--- config.mk ---
export PLATFORM = sky130hd
export DESIGN_NAME = hist_reg
export DESIGN_NICKNAME = d
export VERILOG_FILES = /design/src/hist_reg.v
export SDC_FILE = /design/constraint.sdc
export NUM_CORES = 1
export LEC_CHECK = 0
export ABC_AREA = 1
export BUFFER_PORTS_ARGS = -buffer_cell sky130_fd_sc_hd__clkbuf_2
export CORE_AREA = 10 10 47 49
export CTS_CLUSTER_DIAMETER = 40
export DETAILED_ROUTE_END_ITERATION = 16
export DIE_AREA = 0 0 57 59
export PLACE_DENSITY = 0.54
export SYNTH_ARGS = -nofsm -noshare
export SYNTH_HDL_FRONTEND = slang
export SYNTH_SLANG_ARGS = --single-unit
--- constraint.sdc ---
create_clock -name clk_in -period 1.34 [get_ports clk_in]
set_input_delay 0.134 -clock clk_in [delete_from_list [all_inputs] [get_ports clk_in]]
set_output_delay 0.134 -clock clk_in [all_outputs]
set_load 0.03 [all_outputs]
--- src/hist_reg.v ---
`timescale 1ns/1ps
// one-deep history of the previous retired instruction
module hist_reg
(
   input wire clk_in,
   input wire rst_in,
   input wire load_in,
   input wire [7:0] d_in,
   output reg [7:0] q_out
);
   always @(posedge clk_in or posedge rst_in)
   begin
      if (rst_in)
         q_out <= 8'h00;
      else if (load_in)
         q_out <= d_in;
   end
endmodule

————————

# [Problem to work on]
Check each line of the data for "constraint". Copy the lines where it turns up.

# [Response]
export SDC_FILE = /design/constraint.sdc
--- constraint.sdc ---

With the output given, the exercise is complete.